A blanket allocation of SDRs to low income countries would not distinguish
between those that would have borrowed from the IMF and those that would not.
Moreover, as things stand, the SDRs would be unconditional. Certainly the SDR
facility could be used as a means of providing financial assistance to low
income countries, but to choose to modify it to fulfill this function means
that advanced (donor) countries would again have to see some advantage in
providing aid in this way. After all, an allocation of SDRs to poor countries
which then used them to finance current account deficits would still involve a
transfer of real resources from advanced economies26.
An alternative
approach would not call on the Fund to be involved with direct lending to poor
countries at all.
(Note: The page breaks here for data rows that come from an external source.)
==> config.mk <==
export PLATFORM = sky130hd
export DESIGN_NAME = spcb_csr
export DESIGN_NICKNAME = d
export VERILOG_FILES = /design/src/logic/spcb_pkg.sv /design/src/logic/spcb_csr.sv
export SDC_FILE = /design/constraint.sdc
export NUM_CORES = 1
export LEC_CHECK = 0
export ABC_CLOCK_PERIOD_IN_PS = 7320
export CORE_MARGIN = 2
export CORE_UTILIZATION = 30
export CTS_CLUSTER_SIZE = 8
export DETAILED_ROUTE_END_ITERATION = 8
export DONT_BUFFER_PORTS = 1
export HOLD_SLACK_MARGIN = 0.15
export MAX_ROUTING_LAYER = met4
export SYNTH_ARGS = -nofsm -noshare
export SYNTH_HDL_FRONTEND = slang
export SYNTH_SLANG_ARGS = --single-unit
export TNS_END_PERCENT = 10
==> constraint.sdc <==
create_clock -name CLOCK -period 7.32 [get_ports CLOCK]
set_input_delay 0 -clock CLOCK [delete_from_list [all_inputs] [get_ports CLOCK]]
set_output_delay 0 -clock CLOCK [all_outputs]
set_load 0.05 [all_outputs]
==> src/logic/spcb_pkg.sv <==
// Constants of the serial port register block: offsets, fields, timing.
// Assumes a configuration fabric that presents byte addresses over APB.

package spcb_pkg;

    // ****************************************
    // Register offsets inside the block
    // ****************************************
    localparam logic [7:0] OFF_HEADER    = 8'h00;
    localparam logic [7:0] OFF_LINK_TO   = 8'h20;
    localparam logic [7:0] OFF_RESP_TO   = 8'h24;
    localparam logic [7:0] OFF_GEN_CTRL  = 8'h3c;
    localparam logic [7:0] OFF_LREQ      = 8'h40;
    localparam logic [7:0] OFF_LRESP     = 8'h44;
    localparam logic [7:0] OFF_ACK_TAG   = 8'h48;
    localparam logic [7:0] OFF_CTRL_TWO  = 8'h54;
    localparam logic [7:0] OFF_ERR_STAT  = 8'h58;
    localparam logic [31:0] BLOCK_SPAN   = 32'h0000_0100;

    // ****************************************
    // Field positions
    // ****************************************
    localparam int TO_LSB      = 8;
    localparam int BIT_HOST    = 31;
    localparam int BIT_MEN     = 30;
    localparam int BIT_DISC    = 29;
    localparam int BIT_VALID   = 31;
    localparam int RTAG_LSB    = 5;
    localparam int BIT_FLUSH   = 31;
    localparam int RXTAG_LSB   = 24;
    localparam int ACCTAG_LSB  = 8;
    localparam int BIT_SCRBYP  = 29;
    localparam int BAUD_LSB    = 6;
    localparam int BIT_I2SUP   = 31;
    localparam int BIT_I2EN    = 30;
    localparam int BIT_I2USE   = 29;

    // ****************************************
    // Block type codes and timing
    // ****************************************
    localparam logic [15:0] TYPE_SW_RECOVERY = 16'h0002;
    localparam logic [15:0] TYPE_PLAIN       = 16'h0001;
    localparam logic [15:0] LANE_BLOCK_PTR   = 16'h0400;
    localparam int          FACTOR_SLOW_NS   = 256;
    localparam int          FACTOR_FAST_NS   = 204;
    localparam int          CLOCK_PERIOD_NS  = 50;

endpackage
This approach would have the IMF negotiating conditionality
and monitoring implementation but not providing its own resources. Instead, it
would be the aid agencies that would provide the money. There would then be a
clearer division of labour between the IMF and aid agencies. Such a change, if
taken to extremes, would be strategically significant since it would mean that
the Fund would not be contributing directly to alleviating liquidity problems.
A counter view is that the IMF should focus more strongly on encouraging
private sector involvement in emerging economies without lending so much
itself, and should concentrate more of its own lending on low income countries
where the chances of PSI are much more restricted and aid has been
unpredictable.
Political
realities would seem to make some of the above options less likely that others.
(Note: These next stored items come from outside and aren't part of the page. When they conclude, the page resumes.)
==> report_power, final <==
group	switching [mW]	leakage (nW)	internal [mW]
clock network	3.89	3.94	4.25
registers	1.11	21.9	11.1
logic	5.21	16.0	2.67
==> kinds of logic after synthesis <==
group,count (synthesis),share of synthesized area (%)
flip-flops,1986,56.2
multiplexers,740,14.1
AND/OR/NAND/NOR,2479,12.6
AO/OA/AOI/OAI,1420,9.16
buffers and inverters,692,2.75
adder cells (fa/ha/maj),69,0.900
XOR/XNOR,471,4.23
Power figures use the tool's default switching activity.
===== src/hw/line_sync_divider.sv =====
`timescale 1ns/10ps
`default_nettype none

module line_sync_divider #(
  parameter int W = 13
) (
  input wire logic aclk,
  input wire logic aresetn,
  input wire logic tick,
  input wire logic [W-1:0] divisor,
  output logic line_sync
);

  logic [W-1:0] count;

  // Divide-by-N: one line sync pulse every divisor ticks.
  always_ff @(posedge aclk) begin
    if (!aresetn) begin
      count <= '0;
      line_sync <= 1'b0;
    end else begin
      line_sync <= 1'b0;
      if (tick) begin
        if (count >= divisor - W'(1)) begin
          count <= '0;
          line_sync <= 1'b1;
        end else begin
          count <= count + 1'b1;
        end
      end
    end
  end

endmodule : line_sync_divider
`default_nettype wire


===== src/hw/horizontal_timing_table_sequencer.sv =====
// The AXI4-Lite slave port and the placing of the registers are this design's own decisions.
`timescale 1ns/10ps
`default_nettype none

module horizontal_timing_table_sequencer (
  input wire logic aclk,
  input wire logic aresetn,
  input wire logic [7:0] s_axi_awaddr,
  input wire logic s_axi_awvalid,
  output logic s_axi_awready,
  input wire logic [31:0] s_axi_wdata,
  input wire logic [3:0] s_axi_wstrb,
  input wire logic s_axi_wvalid,
  output logic s_axi_wready,
  output logic [1:0] s_axi_bresp,
  output logic s_axi_bvalid,
  input wire logic s_axi_bready,
  input wire logic [7:0] s_axi_araddr,
  input wire logic s_axi_arvalid,
  output logic s_axi_arready,
  output logic [31:0] s_axi_rdata,
  output logic [1:0] s_axi_rresp,
  output logic s_axi_rvalid,
  input wire logic s_axi_rready,
  input wire logic synth_base_clock,
  input wire logic bus_hold_ack,
  input wire logic [15:0] table_data,
  input wire logic cpu_timer_out,
  output logic hold_request,
  output logic fetch_phase0_n,
  output logic fetch_phase1_n,
  output logic fetch_phase2_n,
  output logic dram_read_req,
  output logic ram_addr_drive,
  output logic [3:0] latched_addr_offset,
  output logic [15:0] table_fetch_addr,
  output logic terminal_count_n,
  output logic down_counter_clock,
  output logic down_counter_load,
  output logic line_sync,
  output logic video_data_enable,
  output logic shift_clock_gate,
  output logic vmem_cycle_sel_hi,
  output logic vmem_cycle_sel_lo,
  output logic last_entry_flag,
  output logic channel1_request,
  output logic gated_line_ref,
  output logic synth_line_sync
);

  ////////////////////////////////////////////////////////////////////////////
  // Pin synchronisers and base clock edges.

  logic [18:0] pin_meta;
  logic [18:0] pin_sync;
  logic base_s;
  logic ack_s;
  logic [15:0] data_s;
  logic timer_s;
  logic base_prev;
  logic base_rise;
  logic half_rate_clock;
  logic half_tick;

  // Two flops on every pin from the processor or the synthesizer.
  always_ff @(posedge aclk) begin
    if (!aresetn) begin
      pin_meta <= '0;
      pin_sync <= '0;
    end else begin
      pin_meta <= {synth_base_clock, bus_hold_ack, table_data, cpu_timer_out};
      pin_sync <= pin_meta;
    end
  end

  assign {base_s, ack_s, data_s, timer_s} = pin_sync;
  assign base_rise = base_s & ~base_prev;
  assign half_tick = base_rise & half_rate_clock;

  // Halves the synthesizer base clock for the down counter.
  always_ff @(posedge aclk) begin
    if (!aresetn) begin
      base_prev <= 1'b0;
      half_rate_clock <= 1'b0;
    end else begin
      base_prev <= base_s;
      if (base_rise) begin
        half_rate_clock <= ~half_rate_clock;
      end
    end
  end

  ////////////////////////////////////////////////////////////////////////////
  // Register file state.

  logic run_en;
  logic ref_gate;
  logic [1:0] range_sel;
  logic [12:0] divisor;
  logic start_req;
  logic aw_free;
  logic w_free;
  logic [7:0] aw_addr;
  logic [31:0] w_data;
  logic [3:0] w_strb;
  logic do_write;
  logic [12:0] div_in;

  ////////////////////////////////////////////////////////////////////////////
  // Down counter with the lsb done by pulse skipping.

  logic [7:0] cnt_hi;
  logic skip_lsb;
  logic [15:0] buf_word;
  logic buf_valid;
  logic tc;
  htt_pkg::fetch_e state;

  // Expiry only when a fetched entry is waiting and the fetch logic is idle
  // again, so a slow fetch stretches the state instead of losing a fetch.
  assign tc = half_tick & run_en & buf_valid & ~skip_lsb & (cnt_hi == 8'h00) &
              (state == htt_pkg::F_IDLE);

  // Upper eight bits count down; a set lsb swallows one clock pulse.
  always_ff @(posedge aclk) begin
    if (!aresetn) begin
      cnt_hi <= 8'h00;
      skip_lsb <= 1'b0;
    end else if (half_tick && run_en) begin
      if (skip_lsb) begin
        skip_lsb <= 1'b0;
      end else if (tc) begin
        cnt_hi <= buf_word[htt_pkg::COUNT_W-1:1];
        skip_lsb <= buf_word[0];
      end else if (cnt_hi != 8'h00) begin
        cnt_hi <= cnt_hi - 1'b1;
      end
    end
  end

  // Counter clock, load strobe and terminal count, all from the half clock.
  always_ff @(posedge aclk) begin
    if (!aresetn) begin
      down_counter_clock <= 1'b0;
      down_counter_load <= 1'b0;
      terminal_count_n <= 1'b1;
    end else begin
      down_counter_clock <= half_tick & run_en & ~skip_lsb;
      down_counter_load <= tc;
      terminal_count_n <= ~tc;
    end
  end

  // Buffered control bits become the active time state on expiry.
  always_ff @(posedge aclk) begin
    if (!aresetn) begin
      line_sync <= 1'b0;
      video_data_enable <= 1'b0;
      shift_clock_gate <= 1'b0;
      vmem_cycle_sel_hi <= 1'b0;
      vmem_cycle_sel_lo <= 1'b0;
      last_entry_flag <= 1'b0;
      channel1_request <= 1'b0;
    end else if (tc) begin
      line_sync <= buf_word[htt_pkg::B_SYNC];
      video_data_enable <= buf_word[htt_pkg::B_SYNC] & buf_word[htt_pkg::B_SEL_HI];
      shift_clock_gate <= ~buf_word[htt_pkg::B_SYNC] & buf_word[htt_pkg::B_SHIFT];
      vmem_cycle_sel_hi <= ~buf_word[htt_pkg::B_SYNC] & buf_word[htt_pkg::B_SEL_HI];
      vmem_cycle_sel_lo <= ~buf_word[htt_pkg::B_SYNC] & buf_word[htt_pkg::B_SEL_LO];
      last_entry_flag <= buf_word[htt_pkg::B_LAST];
      channel1_request <= buf_word[htt_pkg::B_CH1];
    end
  end

  ////////////////////////////////////////////////////////////////////////////
  // Table fetch under bus hold.

  logic [2:0] phase_n;
  logic [1:0] pcnt;
  logic [3:0] offset;
  logic phase2_end;

  assign fetch_phase0_n = phase_n[0];
  assign fetch_phase1_n = phase_n[1];
  assign fetch_phase2_n = phase_n[2];
  assign phase2_end = ~phase_n[2] & (pcnt == htt_pkg::PHASE_LAST);

  // One fetch per time state refills the input registers; the hold
  // request outranks the processor's own DMA channels.
  always_ff @(posedge aclk) begin
    if (!aresetn) begin
      state <= htt_pkg::F_IDLE;
      hold_request <= 1'b0;
      phase_n <= 3'h7;
      pcnt <= 2'h0;
      dram_read_req <= 1'b0;
      ram_addr_drive <= 1'b0;
    end else begin
      case (state)
        htt_pkg::F_IDLE: begin
          if (tc || (start_req && !buf_valid)) begin
            hold_request <= 1'b1;
            state <= htt_pkg::F_WAIT_ACK;
          end
        end
        htt_pkg::F_WAIT_ACK: begin
          if (ack_s) begin
            phase_n <= 3'h6;
            pcnt <= 2'h0;
            dram_read_req <= 1'b1;
            ram_addr_drive <= 1'b1;
            state <= htt_pkg::F_PHASES;
          end
        end
        htt_pkg::F_PHASES: begin
          pcnt <= pcnt + 1'b1;
          if (pcnt == htt_pkg::PHASE_LAST) begin
            dram_read_req <= 1'b0;
            if (!phase_n[2]) begin
              phase_n <= 3'h7;
              ram_addr_drive <= 1'b0;
              hold_request <= 1'b0;
              state <= htt_pkg::F_RELEASE;
            end else begin
              phase_n <= {phase_n[1:0], 1'b1};
            end
          end
        end
        default: begin
          if (!ack_s) begin
            state <= htt_pkg::F_IDLE;
          end
        end
      endcase
    end
  end

  // Input registers take the word at the end of the third phase and hand
  // it over on expiry.
  always_ff @(posedge aclk) begin
    if (!aresetn) begin
      buf_word <= 16'h0000;
      buf_valid <= 1'b0;
    end else if (phase2_end) begin
      buf_word <= data_s;
      buf_valid <= 1'b1;
    end else if (tc) begin
      buf_valid <= 1'b0;
    end
  end

  // Table offset and the address it forms.
  always_ff @(posedge aclk) begin
    if (!aresetn) begin
      offset <= 4'h0;
      latched_addr_offset <= 4'h0;
      table_fetch_addr <= htt_pkg::TABLE_BASE;
    end else begin
      if (phase2_end) begin
        if (data_s[htt_pkg::B_LAST]) begin
          offset <= 4'h0;
        end else begin
          offset <= offset + 1'b1;
        end
      end
      latched_addr_offset <= offset;
      table_fetch_addr <= htt_pkg::TABLE_BASE + {11'h000, offset, 1'b0};
    end
  end

  ////////////////////////////////////////////////////////////////////////////
  // Synthesizer range divider, feedback divider and reference gate.

  logic [2:0] range_cnt;
  logic [2:0] range_mask;
  logic range_tick;

  assign range_mask = (range_sel == 2'h0) ? htt_pkg::MASK_DIV2 :
                      (range_sel == 2'h1) ? htt_pkg::MASK_DIV4 : htt_pkg::MASK_DIV8;
  assign range_tick = base_rise & ((range_cnt & range_mask) == range_mask);

  // Free-running prescaler on base clock edges.
  always_ff @(posedge aclk) begin
    if (!aresetn) begin
      range_cnt <= 3'h0;
      gated_line_ref <= 1'b0;
    end else begin
      if (base_rise) begin
        range_cnt <= range_cnt + 1'b1;
      end
      gated_line_ref <= ref_gate & timer_s;
    end
  end

  // Feedback divisor: one step moves the output by one reference frequency.
  line_sync_divider #(.W(13)) feedback_div (
    .aclk(aclk),
    .aresetn(aresetn),
    .tick(range_tick),
    .divisor(divisor),
    .line_sync(synth_line_sync)
  );

  ////////////////////////////////////////////////////////////////////////////
  // AXI4-Lite slave.

  assign s_axi_awready = aw_free;
  assign s_axi_wready = w_free;
  assign do_write = ~aw_free & ~w_free & ~s_axi_bvalid;
  assign div_in = w_data[12:0];

  // Address and data are taken in either order; response after both.
  always_ff @(posedge aclk) begin
    if (!aresetn) begin
      aw_free <= 1'b1;
      w_free <= 1'b1;
      aw_addr <= 8'h00;
      w_data <= 32'h0000_0000;
      w_strb <= 4'h0;
      s_axi_bvalid <= 1'b0;
      s_axi_bresp <= htt_pkg::RESP_OKAY;
    end else begin
      if (aw_free && s_axi_awvalid) begin
        aw_free <= 1'b0;
        aw_addr <= s_axi_awaddr;
      end
      if (w_free && s_axi_wvalid) begin
        w_free <= 1'b0;
        w_data <= s_axi_wdata;
        w_strb <= s_axi_wstrb;
      end
      if (do_write) begin
        s_axi_bvalid <= 1'b1;
        if (aw_addr == htt_pkg::CTRL_OFS || aw_addr == htt_pkg::DIV_OFS) begin
          s_axi_bresp <= htt_pkg::RESP_OKAY;
        end else if (aw_addr == htt_pkg::STAT_OFS || aw_addr == htt_pkg::CNT_OFS) begin
          s_axi_bresp <= htt_pkg::RESP_OKAY;
        end else begin
          s_axi_bresp <= htt_pkg::RESP_DECERR;
        end
      end else if (s_axi_bvalid && s_axi_bready) begin
        s_axi_bvalid <= 1'b0;
        aw_free <= 1'b1;
        w_free <= 1'b1;
      end
    end
  end

  // Writable fields; divisor writes are clamped to the legal range.
  always_ff @(posedge aclk) begin
    if (!aresetn) begin
      run_en <= 1'b0;
      ref_gate <= 1'b0;
      range_sel <= 2'h0;
      divisor <= htt_pkg::DIV_RESET;
      start_req <= 1'b0;
    end else begin
      start_req <= 1'b0;
      if (do_write && aw_addr == htt_pkg::CTRL_OFS && w_strb[0]) begin
        run_en <= w_data[htt_pkg::CTRL_RUN];
        ref_gate <= w_data[htt_pkg::CTRL_REF_GATE];
        range_sel <= w_data[htt_pkg::CTRL_RANGE_LO +: 2];
        start_req <= w_data[htt_pkg::CTRL_START];
      end else if (do_write && aw_addr == htt_pkg::DIV_OFS && (&w_strb[1:0])) begin
        if ({w_data[31:13] != 19'h0_0000} || div_in > htt_pkg::DIV_MAX) begin
          divisor <= htt_pkg::DIV_MAX;
        end else if (div_in < htt_pkg::DIV_MIN) begin
          divisor <= htt_pkg::DIV_MIN;
        end else begin
          divisor <= div_in;
        end
      end
    end
  end

  // Read channel: one read at a time, data held until taken.
  always_ff @(posedge aclk) begin
    if (!aresetn) begin
      s_axi_arready <= 1'b1;
      s_axi_rvalid <= 1'b0;
      s_axi_rdata <= 32'h0000_0000;
      s_axi_rresp <= htt_pkg::RESP_OKAY;
    end else if (s_axi_arready && s_axi_arvalid) begin
      s_axi_arready <= 1'b0;
      s_axi_rvalid <= 1'b1;
      s_axi_rresp <= htt_pkg::RESP_OKAY;
      if (s_axi_araddr == htt_pkg::CTRL_OFS) begin
        s_axi_rdata <= 32'({range_sel, 1'b0, ref_gate, 1'b0, run_en});
      end else if (s_axi_araddr == htt_pkg::DIV_OFS) begin
        s_axi_rdata <= 32'(divisor);
      end else if (s_axi_araddr == htt_pkg::STAT_OFS) begin
        s_axi_rdata <= 32'({hold_request, buf_valid, buf_word[15:9], offset});
      end else if (s_axi_araddr == htt_pkg::CNT_OFS) begin
        s_axi_rdata <= 32'({cnt_hi, skip_lsb});
      end else begin
        s_axi_rdata <= 32'h0000_0000;
        s_axi_rresp <= htt_pkg::RESP_DECERR;
      end
    end else if (s_axi_rvalid && s_axi_rready) begin
      s_axi_rvalid <= 1'b0;
      s_axi_arready <= 1'b1;
    end
  end
endmodule : horizontal_timing_table_sequencer
`default_nettype wire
The more improbable ones include additional SDR allocations to low income
countries and the complete discontinuation of IMF lending to poor countries.
The more probable ones include the further refinement of the PRGF, the subsidization
of drawings under GRA facilities and closer co-ordination between the IMF and
aid donors.
6.ii. Adjustment, Conditionality and the Design of IMF Programmes.
There are a
number of elements to reforming the IMF’s adjustment role in low income
countries that lead on from the analytical discussion earlier in this paper.
Again they all merit much further discussion than they receive here. First,
while conditionality is legitimate in mitigating debtor moral hazard and in
seeking to catalyse foreign aid, it needs to be appropriate in its design.
Excessive conditionality may be counter-productive; there may be a
conditionality Laffer curve (Bird, 2001c). On these grounds, a minimalist
approach to conditionality would appear to be more appropriate. Mandatory
conditions might be limited to policies that affect a country’s ability to
repay its debts to the Fund and to avoid falling into arrears; they should be
based on the areas of broad economic consensus surrounding macroeconomic
stabilization. In the areas of economic growth and poverty, where there is much
less consensus, governments should be granted as much discretion as possible.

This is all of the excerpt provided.